沖縄まであと二週間。早い。

ていうか夢のよう。本当にいいのか。

この罪の意識はなかなか拭い去れない。



旅行とは無縁に生きてきた。

幼いころは夏に家族で海に行くために

毎夏宿泊旅行はしていた。

車で行くのは最悪だとは思っていたが

それよりも海で遊べる喜びや、旅行中の

両親は普段の両親よりももめ事が

少なく、自分にとってその夏の旅行は

楽しみだった。



そして遠野。夏休みは楽しいことばかり。



だが中学に入って部活を始めてからは

家族といるより友達といるほうが楽しかったし

その後目的を失った高校時代は旅行に行くこと

などまるで眼中にもなかった。




なぜか母と当時流行っていた清里に行くことに

なりそれはそれで楽しみではあったのだが。



普段の日々がつまらないから、その気持ちのまま

旅行に行っても何とも盛り上がらず。きっとそれは

母も同じだっただろう。

そもそも常に体調が悪い母のこと、清里についても

とりあえずベッドに横になっていた。


散策をしたとか何か野外での活動に参加したとかって

こともなく。

熟年夫婦のような旅行で17歳の高校生が

楽しいわけがない。



22歳で一人でNYへ。しかしこれも旅行というより

ただ滞在してうろうろして、仕舞には現地でバイトまで

始めてしまったから旅行の感覚とはちょっと違った。




単純に日々の生活からちょっと抜け出して

気になる場所に足を運んでみる。特定の目的もなく。

そんな贅沢が許されるのだろうか。そんな気持ち。

まして沖縄。ずっと憧れていたけれどあまりに

遠すぎると諦めていた場所。





わかっている。楽しみな日はやがて必ず訪れて

気づくと終わっている。それは楽しみでも苦しみでも

同じ。やがて来て、終わる。やがて来るだけでも

いいかとも思う。




二週間。二週間なら今何か自らに病気が見つかったとしても

とりあえず沖縄にはいかれるだろう。



何か目的を設定するのにあまり期限が長すぎると

その前に何等かの理由で挫折してしまうことも

あるだろう。特にその理由が病気とかってさ。



ありうる。若くてもそうじゃなくても。




人生なんて後悔するものだ。

どこでだってなんだって起こりうる。

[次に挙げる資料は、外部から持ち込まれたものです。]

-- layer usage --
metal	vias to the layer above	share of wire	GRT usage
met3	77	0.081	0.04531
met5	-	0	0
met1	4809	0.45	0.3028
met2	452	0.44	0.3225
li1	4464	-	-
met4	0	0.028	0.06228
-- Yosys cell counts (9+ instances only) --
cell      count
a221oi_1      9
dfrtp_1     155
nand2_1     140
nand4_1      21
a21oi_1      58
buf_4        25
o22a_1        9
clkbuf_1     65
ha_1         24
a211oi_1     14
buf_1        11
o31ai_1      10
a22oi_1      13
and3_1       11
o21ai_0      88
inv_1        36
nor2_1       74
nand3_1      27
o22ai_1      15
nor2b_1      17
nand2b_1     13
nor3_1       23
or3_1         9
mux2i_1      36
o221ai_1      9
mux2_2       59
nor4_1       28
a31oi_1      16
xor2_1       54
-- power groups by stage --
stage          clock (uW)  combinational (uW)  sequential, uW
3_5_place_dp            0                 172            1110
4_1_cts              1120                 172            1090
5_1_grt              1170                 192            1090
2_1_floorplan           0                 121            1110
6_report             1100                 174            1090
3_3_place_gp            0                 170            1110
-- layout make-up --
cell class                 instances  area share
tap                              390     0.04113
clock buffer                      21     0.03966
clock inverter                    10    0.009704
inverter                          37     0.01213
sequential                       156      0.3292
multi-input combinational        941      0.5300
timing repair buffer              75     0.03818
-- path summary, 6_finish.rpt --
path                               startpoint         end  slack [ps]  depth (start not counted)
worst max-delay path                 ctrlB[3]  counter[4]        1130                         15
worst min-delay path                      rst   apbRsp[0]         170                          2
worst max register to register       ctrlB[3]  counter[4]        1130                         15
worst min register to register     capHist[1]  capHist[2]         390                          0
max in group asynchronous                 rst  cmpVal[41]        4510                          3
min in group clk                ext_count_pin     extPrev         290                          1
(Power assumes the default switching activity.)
===== src/common/mfg_pkg.sv =====
// Purpose: Shared constants and types of the mode and fuse-row guard.
// Assumes: Byte-wide non-volatile memory, 32-bit APB register port.
// Notes:   Row offsets are relative to the base of the protected row.
package mfg_pkg;

  // ---------------------------------------------------------------
  // Protected row layout
  // ---------------------------------------------------------------
  localparam int unsigned ROW_BYTES = 512;
  localparam logic [8:0] RO_OFF = 9'h000;
  localparam logic [8:0] RO_LEN = 9'h020;
  localparam logic [8:0] WP_OFF = 9'h020;
  localparam logic [8:0] WP_LEN = 9'h010;
  localparam logic [8:0] WO_OFF = 9'h040;
  localparam logic [8:0] WO_LEN = 9'h020;
  localparam logic [8:0] PDC_OFF = 9'h080;
  localparam logic [8:0] PDC_LEN = 9'h040;
  localparam logic [8:0] CFG_OFF = 9'h100;
  localparam logic [8:0] CFG_LEN = 9'h004;

  // Fuse bytes, in load order
  localparam logic [1:0] CFG_SEC = 2'h0;
  localparam logic [1:0] CFG_OPT = 2'h1;
  localparam logic [1:0] CFG_CRC = 2'h2;
  localparam logic [1:0] CFG_STATE = 2'h3;

  // Option byte bits
  localparam int OPT_CD_EN = 0;
  localparam int OPT_ER_EN = 1;
  localparam int OPT_DELIV = 2;
  // State byte bits
  localparam int SB_WP = 0;
  localparam int SB_CD = 1;

  localparam logic [7:0] CRC_POLY = 8'h07;
  localparam logic [7:0] CRC_INIT = 8'h00;
  localparam logic [7:0] ERASE_VAL = 8'h00;
  localparam logic [7:0] SEC_FAILSAFE = 8'hFF;

  // ---------------------------------------------------------------
  // Register map
  // ---------------------------------------------------------------
  localparam logic [11:0] REG_CTRL = 12'h000;
  localparam logic [11:0] REG_STATUS = 12'h004;
  localparam logic [11:0] REG_SECEN = 12'h008;
  localparam logic [11:0] REG_OPT = 12'h00C;

  localparam int CTL_WP = 0;
  localparam int CTL_CD = 1;
  localparam int CTL_ER = 2;
  localparam int CTL_GO = 3;
  localparam int CTL_TGT = 4;

  localparam int STS_MODE = 0;
  localparam int STS_LOADED = 2;
  localparam int STS_CRC_OK = 3;
  localparam int STS_DELIV = 4;
  localparam int STS_WP = 5;
  localparam int STS_CD = 6;
  localparam int STS_ERASING = 7;
  localparam int STS_APP = 8;
  localparam int STS_MREF = 9;

  // Mode request targets
  localparam logic [1:0] MREQ_BOOT = 2'h0;
  localparam logic [1:0] MREQ_TEST = 2'h1;
  localparam logic [1:0] MREQ_FW = 2'h2;

  typedef enum logic [1:0] {MODE_BOOT, MODE_TEST, MODE_FW} mfg_mode_t;

  typedef enum logic [2:0] {
    ST_LOAD, ST_IDLE, ST_WOCHK, ST_WR, ST_RD, ST_FLAG, ST_ERASE
  } mfg_st_t;

endpackage : mfg_pkg
`config.mk`:
```
export PLATFORM = sky130hd
export DESIGN_NAME = slc_top
export DESIGN_NICKNAME = d
export VERILOG_FILES = /design/src/slc_top.v /design/src/slc_edge.v
export VERILOG_INCLUDE_DIRS = /design/src /design/src/src
export SDC_FILE = /design/constraint.sdc
export NUM_CORES = 1
export LEC_CHECK = 0
export CAP_MARGIN = 5
export CORE_ASPECT_RATIO = 0.8
export CORE_MARGIN = 2
export CORE_UTILIZATION = 55
export DETAILED_ROUTE_END_ITERATION = 16
export DONT_BUFFER_PORTS = 1
export GPL_TIMING_DRIVEN = 0
export MAX_ROUTING_LAYER = met4
export PLACE_DENSITY = 0.7
export REMOVE_ABC_BUFFERS = 1
export SYNTH_ARGS = -nofsm -noshare
export SYNTH_HDL_FRONTEND = slang
export SYNTH_SLANG_ARGS = --single-unit
```
`constraint.sdc`:
```
create_clock -name clock -period 2.6 [get_ports clock]
set_input_delay 0.39 -clock clock [delete_from_list [all_inputs] [get_ports clock]]
set_output_delay 0.39 -clock clock [all_outputs]
set_load 0.05 [all_outputs]
```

悲しいこと。

予想だにしない出来事が起こるんだ。


だがそれもやがて来て終わる。それが

人生の終わりだとしても。





そんなこんなには抗えない。

だから今を生きねば。楽しいことを探して

動かねば。


じっとしていた若者時代の無念を晴らす思いは

最早ほぼ忘れている。

今は単純に純粋に今を生きようと思っている。




沖縄には朝の第一便で行けば9時半には

那覇に着いている。早い。

しかしNYは遠いよ。あまりに遠い。

沖縄までの飛行機だって飽きてしまうのに

どうやってNYまで乗っていられるってんだ。



どうにかして爆睡するってのは?

難しいよな。それに沖縄に行きたい気持ちと

NY再訪への気持ちを量りにかけたら

今は9対1で沖縄だからさ。



この飽きっぽい自分がまるで飽きていない

沖縄へ。

そういえばこの気持ち。中学生の頃に

原宿に対して抱いていた気持ちに似ている!

家庭科の課題があるからって嘘ついてまで

中学三年の頃原宿に行ったことがあったっけ。


そこから2~3年は原宿病にかかっていたんだ。

くまなく歩き回って独自の地図まで描いてさ。

思い出すあの頃の気持ち。



二週間後。

すっきりとした気持ちでいかれますように。